Fit Tips

Become Your Best Self!

Just like all of you, I’m human. I have my bad days, sometimes weeks!

I’ll gain weight, fight to lose it, I’ll lean out, get off track, then start a new plan all over again! That’s just life for me in the fitness world!

I won’t give up, I won’t quit on my health and I will prove to myself it can be done and I can reach my goals because I’ve done it so many times before!

Last week at my doctors appointment, I was shocked to realize that I had gained 7 pounds. At my height at 5’0, that’s quite a number! The sympathetic side of me says, ‘It’s okay, it was the holidays not long ago. You did just have a birthday and went out to eat more often.’

Regardless, at the end of the day those are all excuses!

For someone my height it’s recommended that I weigh anywhere from 97lbs-127lbs. First of all, the last time I was 97lbs, I was probably 10!

Height Weight
Normal Overweight Obese
4′ 10″ 91 to 118 lbs. 119 to 142 lbs. 143 to 186 lbs.
4′ 11″ 94 to 123 lbs. 124 to 147 lbs. 148 to 193 lbs.
5′ 97 to 127 lbs. 128 to 152 lbs. 153 to 199 lbs.
5′ 1″ 100 to 131 lbs. 132 to 157 lbs. 158 to 206 lbs.
5′ 2″ 104 to 135 lbs. 136 to 163 lbs. 164 to 213 lbs.
5′ 3″ 107 to 140 lbs. 141 to 168 lbs. 169 to 220 lbs.
5′ 4″ 110 to 144 lbs. 145 to 173 lbs. 174 to 227 lbs.
5′ 5″ 114 to 149 lbs. 150 to 179 lbs. 180 to 234 lbs.
5′ 6″ 118 to 154 lbs. 155 to 185 lbs. 186 to 241 lbs.
5′ 7″ 121 to 158 lbs. 159 to 190 lbs. 191 to 249 lbs.
5′ 8″ 125 to 163 lbs. 164 to 196 lbs. 197 to 256 lbs.
5′ 9″ 128 to 168 lbs. 169 to 202 lbs. 203 to 263 lbs.
5′ 10″ 132 to 173 lbs. 174 to 208 lbs. 209 to 271 lbs.
5′ 11″ 136 to 178 lbs. 179 to 214 lbs. 215 to 279 lbs.
6′ 140 to 183 lbs. 184 to 220 lbs. 221 to 287 lbs.

 

Follow these basics tips to keep you in line and help you towards your goals. Knowledge is power! Especially when it comes to fitness

♥ Know how many calories your body needs, follow a balanced diet and track your calorie intake accordingly. This tip is HUGE with knowing where you stand daily.

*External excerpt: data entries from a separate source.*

== P ==
// error_correction
module error_correction # (
    parameter puf_sig_length     = 256,
    parameter ipid_N             = 16
)
(
    input                                clk,
    input                                rst_n,
    input        [1:0]                   pcm_instruction,
    input        [puf_sig_length-1:0]    pcm_puf_in,
    input                                pcm_puf_in_valid,
    input        [$clog2(ipid_N)-1:0]    pcm_ipid_number,
    output logic [puf_sig_length-1:0]    pcm_puf_out,
    output logic                         pcm_puf_out_valid,
    output logic                         pcm_S_c  
);
For scale: about 4500 cells after synthesis, about 1800 flip-flops, ~520 I/O pins, roughly 0.081 mm2 of cells after synthesis.
clock: 2.9 ns
lec_check: 0
cap_margin: 20
core_margin: 2
core_utilization: 70
cts_cluster_size: 37
place_density: 0.6
setup_slack_margin: 0.74
slew_margin: 20
run.sh (not shown) runs the stock make flow with config.mk's settings and CLKGATE_MAP_FILE=.
The log for P ends in global routing (5_1_grt) with error GRT-0232, so the run never completed.
--- input diff P..S ---
Settings: swapping 37 for 36 in CTS_CLUSTER_SIZE; clearing PLACE_DENSITY, which used to be 0.6; clearing SETUP_SLACK_MARGIN, which used to be 0.74; swapping 2.9 for 2.95 in the clock period (ns, I/O delays scaled along).
--- outcome ---
In S the implementation ran to completion but is not tape-out ready, as the final checks report max-capacitance violations, max-slew violations, negative setup slack.
Changes observed in S relative to P: share of synthesized area occupied by flip-flops and latches stayed essentially flat, synthesized netlist cell count stayed essentially flat, quantity of gates resized following cts fell by 324, area enclosed by the die boundary stayed essentially flat, share of the synthesized netlist area taken by xor and xnor gates stayed essentially flat.
In terms of total cell area at the placement stage, P and S differ only marginally.

error_correction again, from the RTL that the note above started with.
export LEC_CHECK = 0
export CAP_MARGIN = 20
export CORE_MARGIN = 2
export CORE_UTILIZATION = 64
export CTS_CLUSTER_SIZE = 45
export HOLD_SLACK_MARGIN = 0.3
export SETUP_SLACK_MARGIN = 0.61
export SLEW_MARGIN = 20
create_clock -name core_clock -period 2.15 [get_ports {clk}]
The starting point reached the layout checks and failed them: negative setup slack.
Rerun with:
--- a/flow/config.mk
+++ b/flow/config.mk
@@ -7,8 +7,10 @@
 export LEC_CHECK = 0
+export ABC_AREA = 1
 export CAP_MARGIN = 20
 export CORE_MARGIN = 2
-export CORE_UTILIZATION = 64
-export CTS_CLUSTER_SIZE = 45
-export HOLD_SLACK_MARGIN = 0.3
-export SETUP_SLACK_MARGIN = 0.61
+export CORE_UTILIZATION = 69
+export CTS_CLUSTER_DIAMETER = 327
+export CTS_CLUSTER_SIZE = 96
+export PLACE_DENSITY = 0.6
+export SETUP_SLACK_MARGIN = 0.64
 export SLEW_MARGIN = 20
The changed run aborted during global routing (5_1_grt).
Area after synthesis increases by 12%.
Die area increases by 3.6%.
Synthesized cell count increases by about 130%.

== job 4629 ==
error_correction again, from the RTL that the note above started with.
clock: 2.75 ns
lec_check: 0
cap_margin: 20
core_margin: 2
core_utilization: 70
cts_cluster_size: 30
place_density: 0.6
slew_margin: 20
Job 4629 never completed, since it errored out during global routing (5_1_grt).
Edits applied to the flow inputs when going from job 4629 to job 1288:
- MAX_ROUTING_LAYER: unset -> met4
- CTS_CLUSTER_SIZE: 30 -> unset
- CORE_UTILIZATION: 70 -> 65
- the clock period (ns, I/O delays scaled along): 2.75 -> 4.09
Findings:
Job 1288 | stages: all done | timing, DRC, antenna: all pass
Changes observed in job 1288 relative to job 4629: cell count in the Yosys report has remained practically unchanged, setup fix buffers added after clock tree synthesis has decreased, number of instances in the synthesized netlist has remained practically unchanged, floorplan core density has decreased, post-detailed-placement cell area has decreased.
Between job 1288 and job 4629, it is job 1288 whose clock buffer count from CTS is higher, by 4.
Number of hold buffers added after cts: higher on job 4629
Diff job 4629 -> job 1288: core area shows an increase of about 8%, half-perimeter wire length after detailed placement shows a reduction of 22%, die extent in y shows an increase of 3.7%.
[inputs] job 6364 vs job 1288
- a deleted MAX_ROUTING_LAYER that had been met4
- a deleted PLACE_DENSITY that had been 0.6
- a change of CORE_UTILIZATION from 65 to 64
- a change of the clock period (ns, I/O delays scaled along) from 4.09 to 2.21
Notes after the runs:
[job 6364] flow finished | final checks: failed | reasons: negative setup slack. Sort job 6364 and job 1288 by placed instance count, ascending, and job 1288 comes first. Diff job 1288 -> job 6364: post-place instance area climbed 8.0%, total vias in the final route climbed 7655.
Inputs modified between job 6364 and job 9619:
- SETUP_SLACK_MARGIN newly set to 0.93
- CORE_UTILIZATION changed from 64 to 66
- the clock period (ns, I/O delays scaled along) changed from 2.21 to 3.36
==> comparison <==
- Job 9619 | status: complete | timing, DRC, antenna: pass
- registers as the top power consumer group was reported by job 6364, and combinational logic by job 9619.
- The higher area added between synthesis and finish of job 9619 and job 6364 is in job 6364.
- Re post-place setup slack: job 9619 and job 6364 aren't equal, and the higher value belongs to job 9619.
- Between job 9619 and job 6364, the placed cell area is lower for job 9619.
- [job 9619] proportion of power drawn by combinational gates rose 1.7 points relative to job 6364
- Changes observed in job 9619 relative to job 6364: footprint of the flip-flops and latches held steady; final cell count without fillers shrank by about 1.3%; portion of the layout cell area used by clock cells shrank by 0.24 points; die width shrank by 1.5%; wire length grew by about 16%.
diff inputs: job 9619 => job 7786
- clearing SETUP_SLACK_MARGIN, which used to be 0.93
- putting PLACE_DENSITY at 0.6 where nothing was set
- swapping 66 for 30 in CORE_UTILIZATION
- swapping 3.36 for 3.88 in the clock period (ns, I/O delays scaled along)
Notes after the runs:
Per the comparison of job 7786 with job 9619, number of antenna cells inserted lower, met2 track demand over resource in global routing lower, final worst-path setup slack higher.
Job 7786 ended up with pcm_puf_out[110]$_DFFE_PN0P_ as its capture point of the worst path; job 9619 ended up with pcm_puf_out[7]$_DFFE_PN0P_.
Job 7786 and job 9619 ended up with roughly the same number of multi-input logic gates.
Going from job 9619 to job 7786, sequential group power decreased 14%, cell area went down about 8%.
STATUS via count: job 7786 wins against job 9619
Compared with job 9619, in job 7786 worst hold slack saw an increase, chip area in the Yosys report about even, global-route usage -27 points.
Power is estimated from default activity; no workload was simulated.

♥ Exercise 3-4 times a week for at least 45-60 minutes. Don’t forget to incorporate weights! This will burn fat faster and really kickstart your body transformation.

♥ Perform plyo, hiit (high intensity interval training) or intense circuit training 2-3 days per week.